While some finance leaders may argue against the merits of the traditional budget and the corporate budgeting process, not many would argue against the value of an accurate forecast. And I can tell you from experience that beginning in March 2020 (the onset of COVID-19 lockdowns in the United States), most of my time as CFO was spent forecasting and re-forecasting sales, revenue, and cash reserves. Performing this work allowed me to keep the board of directors informed, the leadership team focused, and employees reassured of our strong financial position.
As a step toward assessing forecast accuracy, consider benchmarking your organization’s total sales forecasting percentage error against the percentage error of similar-size companies in the same industry. Through its Open Standards Benchmarking assessment in planning and management accounting, APQC finds that top performers have a forecasting error of 1.1% or less. In comparison, bottom performers see more than twice the rate of error at 2.7% or more. For an organization with $5 billion in revenue, the difference between top and bottom performance amounts to $80 million in expected but unrealized sales.

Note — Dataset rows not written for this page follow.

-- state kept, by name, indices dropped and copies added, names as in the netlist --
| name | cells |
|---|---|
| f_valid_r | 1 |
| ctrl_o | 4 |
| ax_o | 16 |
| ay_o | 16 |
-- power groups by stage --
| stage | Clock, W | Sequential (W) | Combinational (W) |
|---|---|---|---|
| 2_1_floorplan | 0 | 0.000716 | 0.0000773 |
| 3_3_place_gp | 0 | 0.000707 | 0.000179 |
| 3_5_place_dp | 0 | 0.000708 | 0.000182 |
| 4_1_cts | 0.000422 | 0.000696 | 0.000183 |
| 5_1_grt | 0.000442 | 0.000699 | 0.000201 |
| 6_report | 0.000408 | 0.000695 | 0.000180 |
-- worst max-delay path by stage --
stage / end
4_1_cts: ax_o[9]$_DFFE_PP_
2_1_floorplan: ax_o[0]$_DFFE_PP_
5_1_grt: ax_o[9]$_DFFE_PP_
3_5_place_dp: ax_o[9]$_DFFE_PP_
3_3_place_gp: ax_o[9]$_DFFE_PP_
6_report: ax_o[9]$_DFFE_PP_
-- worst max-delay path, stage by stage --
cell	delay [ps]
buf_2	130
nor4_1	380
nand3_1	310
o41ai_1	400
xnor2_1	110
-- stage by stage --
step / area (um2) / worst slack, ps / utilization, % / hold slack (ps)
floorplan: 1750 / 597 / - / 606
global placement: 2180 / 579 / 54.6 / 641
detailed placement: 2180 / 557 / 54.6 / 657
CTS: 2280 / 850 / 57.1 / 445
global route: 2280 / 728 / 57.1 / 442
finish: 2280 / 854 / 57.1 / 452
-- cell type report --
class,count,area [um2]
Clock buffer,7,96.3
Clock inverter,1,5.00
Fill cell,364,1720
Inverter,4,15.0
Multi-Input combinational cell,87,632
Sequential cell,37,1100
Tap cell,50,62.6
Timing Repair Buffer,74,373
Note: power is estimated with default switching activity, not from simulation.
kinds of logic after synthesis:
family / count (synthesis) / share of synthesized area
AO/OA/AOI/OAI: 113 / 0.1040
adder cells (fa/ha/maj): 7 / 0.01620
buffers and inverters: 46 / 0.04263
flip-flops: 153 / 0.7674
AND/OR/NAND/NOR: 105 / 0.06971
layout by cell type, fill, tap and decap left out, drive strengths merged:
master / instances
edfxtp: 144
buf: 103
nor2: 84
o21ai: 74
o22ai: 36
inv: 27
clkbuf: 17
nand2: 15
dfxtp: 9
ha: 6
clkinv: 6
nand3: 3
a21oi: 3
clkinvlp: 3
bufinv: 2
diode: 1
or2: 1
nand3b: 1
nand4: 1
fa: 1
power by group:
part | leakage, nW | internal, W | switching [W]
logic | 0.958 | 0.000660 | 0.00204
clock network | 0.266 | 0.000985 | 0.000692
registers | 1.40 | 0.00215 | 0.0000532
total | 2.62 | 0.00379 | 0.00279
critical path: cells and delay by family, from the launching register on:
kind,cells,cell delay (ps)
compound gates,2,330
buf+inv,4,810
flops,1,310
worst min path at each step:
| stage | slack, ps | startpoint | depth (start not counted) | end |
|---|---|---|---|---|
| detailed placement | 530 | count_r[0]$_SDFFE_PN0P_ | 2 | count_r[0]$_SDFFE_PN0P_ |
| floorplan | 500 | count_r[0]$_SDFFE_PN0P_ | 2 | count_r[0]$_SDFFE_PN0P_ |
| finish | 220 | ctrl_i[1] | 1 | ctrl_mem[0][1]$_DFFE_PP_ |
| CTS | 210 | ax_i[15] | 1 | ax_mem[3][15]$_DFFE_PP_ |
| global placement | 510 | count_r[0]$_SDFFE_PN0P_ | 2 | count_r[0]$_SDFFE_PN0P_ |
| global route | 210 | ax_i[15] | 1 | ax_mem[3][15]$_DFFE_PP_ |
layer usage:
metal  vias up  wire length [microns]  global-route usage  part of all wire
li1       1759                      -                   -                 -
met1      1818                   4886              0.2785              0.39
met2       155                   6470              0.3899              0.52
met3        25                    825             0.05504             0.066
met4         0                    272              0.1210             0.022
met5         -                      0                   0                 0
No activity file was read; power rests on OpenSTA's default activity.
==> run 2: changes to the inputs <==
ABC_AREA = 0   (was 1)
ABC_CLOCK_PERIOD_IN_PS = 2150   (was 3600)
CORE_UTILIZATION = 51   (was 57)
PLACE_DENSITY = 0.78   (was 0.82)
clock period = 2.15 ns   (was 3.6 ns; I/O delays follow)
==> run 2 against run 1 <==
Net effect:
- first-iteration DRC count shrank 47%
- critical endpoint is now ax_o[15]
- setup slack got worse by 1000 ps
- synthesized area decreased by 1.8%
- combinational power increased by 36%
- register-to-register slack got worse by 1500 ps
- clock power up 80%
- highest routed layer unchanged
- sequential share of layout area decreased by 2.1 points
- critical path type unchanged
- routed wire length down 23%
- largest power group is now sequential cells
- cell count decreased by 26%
===== src/flat_wrapper.sv =====
// flat-port wrapper written by rule: the top's interface ports become plain ports
module format_string_decimal_printer_top_flat import fsdp_pkg::*;
  (clk, arst_n, fmt_valid, fmt_fmt_byte, fmt_arg_value, fmt_ready, res_valid, res_out_char, res_is_char, res_last, res_total_count, res_ready);
  fsdp_fmt_if fmt_i ();
  fsdp_res_if res_i ();
  input logic clk;
  input logic arst_n;
  input wire logic [$bits(fmt_i.valid)-1:0] fmt_valid;
  input wire logic [$bits(fmt_i.fmt_byte)-1:0] fmt_fmt_byte;
  input wire logic [$bits(fmt_i.arg_value)-1:0] fmt_arg_value;
  output wire logic [$bits(fmt_i.ready)-1:0] fmt_ready;
  output wire logic [$bits(res_i.valid)-1:0] res_valid;
  output wire logic [$bits(res_i.out_char)-1:0] res_out_char;
  output wire logic [$bits(res_i.is_char)-1:0] res_is_char;
  output wire logic [$bits(res_i.last)-1:0] res_last;
  output wire logic [$bits(res_i.total_count)-1:0] res_total_count;
  input wire logic [$bits(res_i.ready)-1:0] res_ready;
  assign fmt_i.valid = fmt_valid;
  assign fmt_i.fmt_byte = fmt_fmt_byte;
  assign fmt_i.arg_value = fmt_arg_value;
  assign fmt_ready = fmt_i.ready;
  assign res_valid = res_i.valid;
  assign res_out_char = res_i.out_char;
  assign res_is_char = res_i.is_char;
  assign res_last = res_i.last;
  assign res_total_count = res_i.total_count;
  assign res_i.ready = res_ready;
  format_string_decimal_printer_top u_core (.clk(clk), .arst_n(arst_n), .fmt(fmt_i), .res(res_i));
endmodule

Inaccurate forecasts can have devastating ripple effects. For example, medicines cannot sit on a shelf indefinitely if a pharmaceutical company’s sales forecast exceeds actual demand. And while many organizations in other industries would be happy to see demand outstrip a forecast, it can be a double-edged sword in an industry like pharmaceuticals — especially if the organization can’t meet the demand for a life-saving product. The effects might be more pronounced in some industries than others, but increasing sales forecast accuracy is well worth it for any company.
Getting Better
Building an accurate forecast requires integrated data and enterprise-wide participation. The following practices have helped me and CFOs across many other organizations to produce more efficient and accurate sales forecasts.
Strive for integrated data
One of the first and most important steps is to identify the information needed to prepare a forecast and ensure that you will have access to that information. System reports, historical data, and even employee observations are key to producing a comprehensive forecast.
Unfortunately, data silos and disparate systems present barriers. For example, only 14% of respondents to APQC’s Open Standards Benchmarking assessment in planning and management accounting report that operational and finance data is housed in a single, integrated solution.
Gathering and reconciling data from disparate systems not only takes longer but makes errors more likely. By contrast, organizations can make big gains in forecast accuracy by adopting integrated cloud-based solutions along with automation and machine learning. For example, one finance lead at a global technology company told us that adopting machine learning and integrating the organization’s data helped to cut the error rate in half.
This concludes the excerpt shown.